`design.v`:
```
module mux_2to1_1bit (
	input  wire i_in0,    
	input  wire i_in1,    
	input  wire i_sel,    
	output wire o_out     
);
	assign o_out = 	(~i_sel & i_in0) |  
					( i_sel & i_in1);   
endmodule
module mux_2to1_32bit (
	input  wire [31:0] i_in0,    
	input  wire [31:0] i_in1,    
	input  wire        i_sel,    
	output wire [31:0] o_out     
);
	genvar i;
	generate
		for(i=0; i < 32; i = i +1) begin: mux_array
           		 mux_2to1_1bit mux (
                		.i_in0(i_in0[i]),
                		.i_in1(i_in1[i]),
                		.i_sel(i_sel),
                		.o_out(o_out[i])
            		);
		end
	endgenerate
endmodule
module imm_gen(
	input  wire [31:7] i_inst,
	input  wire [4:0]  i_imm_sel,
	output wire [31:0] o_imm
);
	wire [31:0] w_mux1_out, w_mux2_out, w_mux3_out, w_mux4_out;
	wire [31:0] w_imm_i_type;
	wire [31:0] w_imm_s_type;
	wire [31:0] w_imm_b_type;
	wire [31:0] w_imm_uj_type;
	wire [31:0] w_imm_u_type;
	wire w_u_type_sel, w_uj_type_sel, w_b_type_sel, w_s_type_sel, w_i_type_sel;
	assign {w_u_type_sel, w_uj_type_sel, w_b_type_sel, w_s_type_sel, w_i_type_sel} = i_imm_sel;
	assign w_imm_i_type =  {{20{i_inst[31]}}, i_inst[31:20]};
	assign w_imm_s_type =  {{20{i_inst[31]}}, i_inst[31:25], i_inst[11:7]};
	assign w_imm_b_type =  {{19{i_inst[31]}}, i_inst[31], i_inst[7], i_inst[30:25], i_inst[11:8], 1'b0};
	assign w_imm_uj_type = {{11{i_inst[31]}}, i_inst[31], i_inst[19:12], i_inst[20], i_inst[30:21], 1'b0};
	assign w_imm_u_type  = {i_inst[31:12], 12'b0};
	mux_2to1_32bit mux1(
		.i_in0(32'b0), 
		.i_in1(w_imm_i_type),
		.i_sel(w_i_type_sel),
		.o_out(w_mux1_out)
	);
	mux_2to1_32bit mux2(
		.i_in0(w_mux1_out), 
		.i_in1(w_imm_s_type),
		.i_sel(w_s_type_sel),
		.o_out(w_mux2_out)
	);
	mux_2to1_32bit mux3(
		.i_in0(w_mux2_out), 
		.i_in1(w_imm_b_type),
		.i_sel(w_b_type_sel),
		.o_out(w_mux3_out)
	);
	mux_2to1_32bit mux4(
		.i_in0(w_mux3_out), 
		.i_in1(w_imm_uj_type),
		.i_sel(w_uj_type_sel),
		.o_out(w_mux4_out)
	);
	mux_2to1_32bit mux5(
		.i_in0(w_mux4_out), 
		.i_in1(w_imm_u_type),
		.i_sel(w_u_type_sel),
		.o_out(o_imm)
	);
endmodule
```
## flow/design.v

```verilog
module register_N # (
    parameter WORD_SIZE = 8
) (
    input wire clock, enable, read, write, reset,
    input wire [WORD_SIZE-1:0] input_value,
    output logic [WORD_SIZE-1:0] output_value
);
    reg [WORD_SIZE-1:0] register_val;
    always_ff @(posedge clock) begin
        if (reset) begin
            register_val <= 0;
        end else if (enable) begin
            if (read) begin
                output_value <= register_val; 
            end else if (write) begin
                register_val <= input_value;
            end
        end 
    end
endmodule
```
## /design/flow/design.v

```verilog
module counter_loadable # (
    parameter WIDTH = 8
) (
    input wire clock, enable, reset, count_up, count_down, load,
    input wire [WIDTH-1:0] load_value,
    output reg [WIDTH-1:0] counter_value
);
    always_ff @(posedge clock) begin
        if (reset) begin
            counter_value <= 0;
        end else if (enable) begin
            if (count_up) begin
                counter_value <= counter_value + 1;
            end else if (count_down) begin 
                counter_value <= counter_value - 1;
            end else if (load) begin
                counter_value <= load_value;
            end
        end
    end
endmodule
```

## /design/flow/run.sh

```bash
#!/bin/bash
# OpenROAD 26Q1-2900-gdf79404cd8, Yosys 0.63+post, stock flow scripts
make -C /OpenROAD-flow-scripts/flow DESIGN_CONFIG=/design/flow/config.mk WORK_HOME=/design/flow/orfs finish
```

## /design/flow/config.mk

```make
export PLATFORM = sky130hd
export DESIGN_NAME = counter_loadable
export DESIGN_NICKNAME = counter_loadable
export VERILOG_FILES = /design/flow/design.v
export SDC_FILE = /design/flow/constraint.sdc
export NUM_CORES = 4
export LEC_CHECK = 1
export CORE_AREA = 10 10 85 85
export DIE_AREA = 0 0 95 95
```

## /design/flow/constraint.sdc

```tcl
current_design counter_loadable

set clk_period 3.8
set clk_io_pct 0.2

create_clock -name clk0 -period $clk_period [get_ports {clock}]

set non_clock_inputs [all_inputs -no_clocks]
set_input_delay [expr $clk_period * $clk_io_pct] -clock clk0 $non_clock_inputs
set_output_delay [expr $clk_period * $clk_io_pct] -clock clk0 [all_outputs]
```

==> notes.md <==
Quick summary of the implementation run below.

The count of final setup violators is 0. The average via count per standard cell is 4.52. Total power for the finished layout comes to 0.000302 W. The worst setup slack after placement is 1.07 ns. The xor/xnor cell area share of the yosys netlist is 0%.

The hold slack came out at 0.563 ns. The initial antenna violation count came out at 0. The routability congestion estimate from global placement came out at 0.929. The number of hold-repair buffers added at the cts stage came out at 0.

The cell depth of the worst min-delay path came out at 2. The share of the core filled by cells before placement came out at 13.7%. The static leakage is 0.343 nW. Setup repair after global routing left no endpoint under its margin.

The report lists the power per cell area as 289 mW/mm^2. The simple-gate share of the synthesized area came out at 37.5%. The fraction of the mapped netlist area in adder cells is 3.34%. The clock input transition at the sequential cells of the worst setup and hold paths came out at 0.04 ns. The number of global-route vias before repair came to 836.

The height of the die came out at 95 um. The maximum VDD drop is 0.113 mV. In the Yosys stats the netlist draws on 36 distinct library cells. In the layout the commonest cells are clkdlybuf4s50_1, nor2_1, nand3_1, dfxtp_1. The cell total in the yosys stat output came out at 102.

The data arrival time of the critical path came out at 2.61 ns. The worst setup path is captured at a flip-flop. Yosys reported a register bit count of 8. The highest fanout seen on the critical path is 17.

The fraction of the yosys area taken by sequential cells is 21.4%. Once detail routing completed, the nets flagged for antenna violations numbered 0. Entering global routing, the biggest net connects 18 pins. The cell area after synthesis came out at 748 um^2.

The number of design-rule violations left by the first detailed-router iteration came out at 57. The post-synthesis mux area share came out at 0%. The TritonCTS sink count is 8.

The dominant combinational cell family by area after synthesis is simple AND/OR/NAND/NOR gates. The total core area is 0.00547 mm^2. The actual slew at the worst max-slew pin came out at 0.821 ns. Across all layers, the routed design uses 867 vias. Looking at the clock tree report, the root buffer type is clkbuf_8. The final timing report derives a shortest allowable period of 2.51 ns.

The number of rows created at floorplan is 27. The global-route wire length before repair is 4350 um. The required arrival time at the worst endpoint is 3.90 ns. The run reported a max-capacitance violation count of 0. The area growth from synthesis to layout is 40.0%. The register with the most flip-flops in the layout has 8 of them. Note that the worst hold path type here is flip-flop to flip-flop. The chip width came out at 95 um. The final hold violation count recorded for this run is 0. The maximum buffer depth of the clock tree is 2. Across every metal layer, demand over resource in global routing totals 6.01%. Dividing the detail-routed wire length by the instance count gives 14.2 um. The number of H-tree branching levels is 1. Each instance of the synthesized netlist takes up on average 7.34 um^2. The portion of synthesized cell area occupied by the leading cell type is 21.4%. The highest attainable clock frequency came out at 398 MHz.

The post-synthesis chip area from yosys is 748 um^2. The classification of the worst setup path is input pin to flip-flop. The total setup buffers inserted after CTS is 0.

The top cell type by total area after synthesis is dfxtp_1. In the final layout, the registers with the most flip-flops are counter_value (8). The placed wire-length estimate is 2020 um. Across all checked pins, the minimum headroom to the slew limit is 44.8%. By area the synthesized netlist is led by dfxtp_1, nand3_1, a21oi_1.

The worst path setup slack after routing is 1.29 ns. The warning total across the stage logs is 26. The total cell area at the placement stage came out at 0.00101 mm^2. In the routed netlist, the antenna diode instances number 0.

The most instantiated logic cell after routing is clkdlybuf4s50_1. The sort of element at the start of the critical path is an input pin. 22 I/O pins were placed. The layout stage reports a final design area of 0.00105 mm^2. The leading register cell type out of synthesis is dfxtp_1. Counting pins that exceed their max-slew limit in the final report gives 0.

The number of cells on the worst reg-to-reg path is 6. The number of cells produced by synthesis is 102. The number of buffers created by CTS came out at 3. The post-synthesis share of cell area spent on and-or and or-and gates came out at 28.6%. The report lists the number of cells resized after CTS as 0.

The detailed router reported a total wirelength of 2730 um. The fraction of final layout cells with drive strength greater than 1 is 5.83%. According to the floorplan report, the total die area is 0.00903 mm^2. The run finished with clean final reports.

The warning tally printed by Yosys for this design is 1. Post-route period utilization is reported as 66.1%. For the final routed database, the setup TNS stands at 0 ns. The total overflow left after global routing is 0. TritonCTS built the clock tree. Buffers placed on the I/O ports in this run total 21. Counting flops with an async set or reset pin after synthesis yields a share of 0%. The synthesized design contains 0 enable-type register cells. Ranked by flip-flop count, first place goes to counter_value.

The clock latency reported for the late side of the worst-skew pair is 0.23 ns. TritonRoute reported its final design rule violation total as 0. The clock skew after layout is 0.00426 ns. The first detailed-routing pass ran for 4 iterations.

WHAT NEEDS TO BE DONE -> All lines in the listing above with the string "finished" should be returned.

SOLUTION ->
The count of final setup violators is 0. The average via count per standard cell is 4.52. Total power for the finished layout comes to 0.000302 W. The worst setup slack after placement is 1.07 ns. The xor/xnor cell area share of the yosys netlist is 0%.
The detailed router reported a total wirelength of 2730 um. The fraction of final layout cells with drive strength greater than 1 is 5.83%. According to the floorplan report, the total die area is 0.00903 mm^2. The run finished with clean final reports.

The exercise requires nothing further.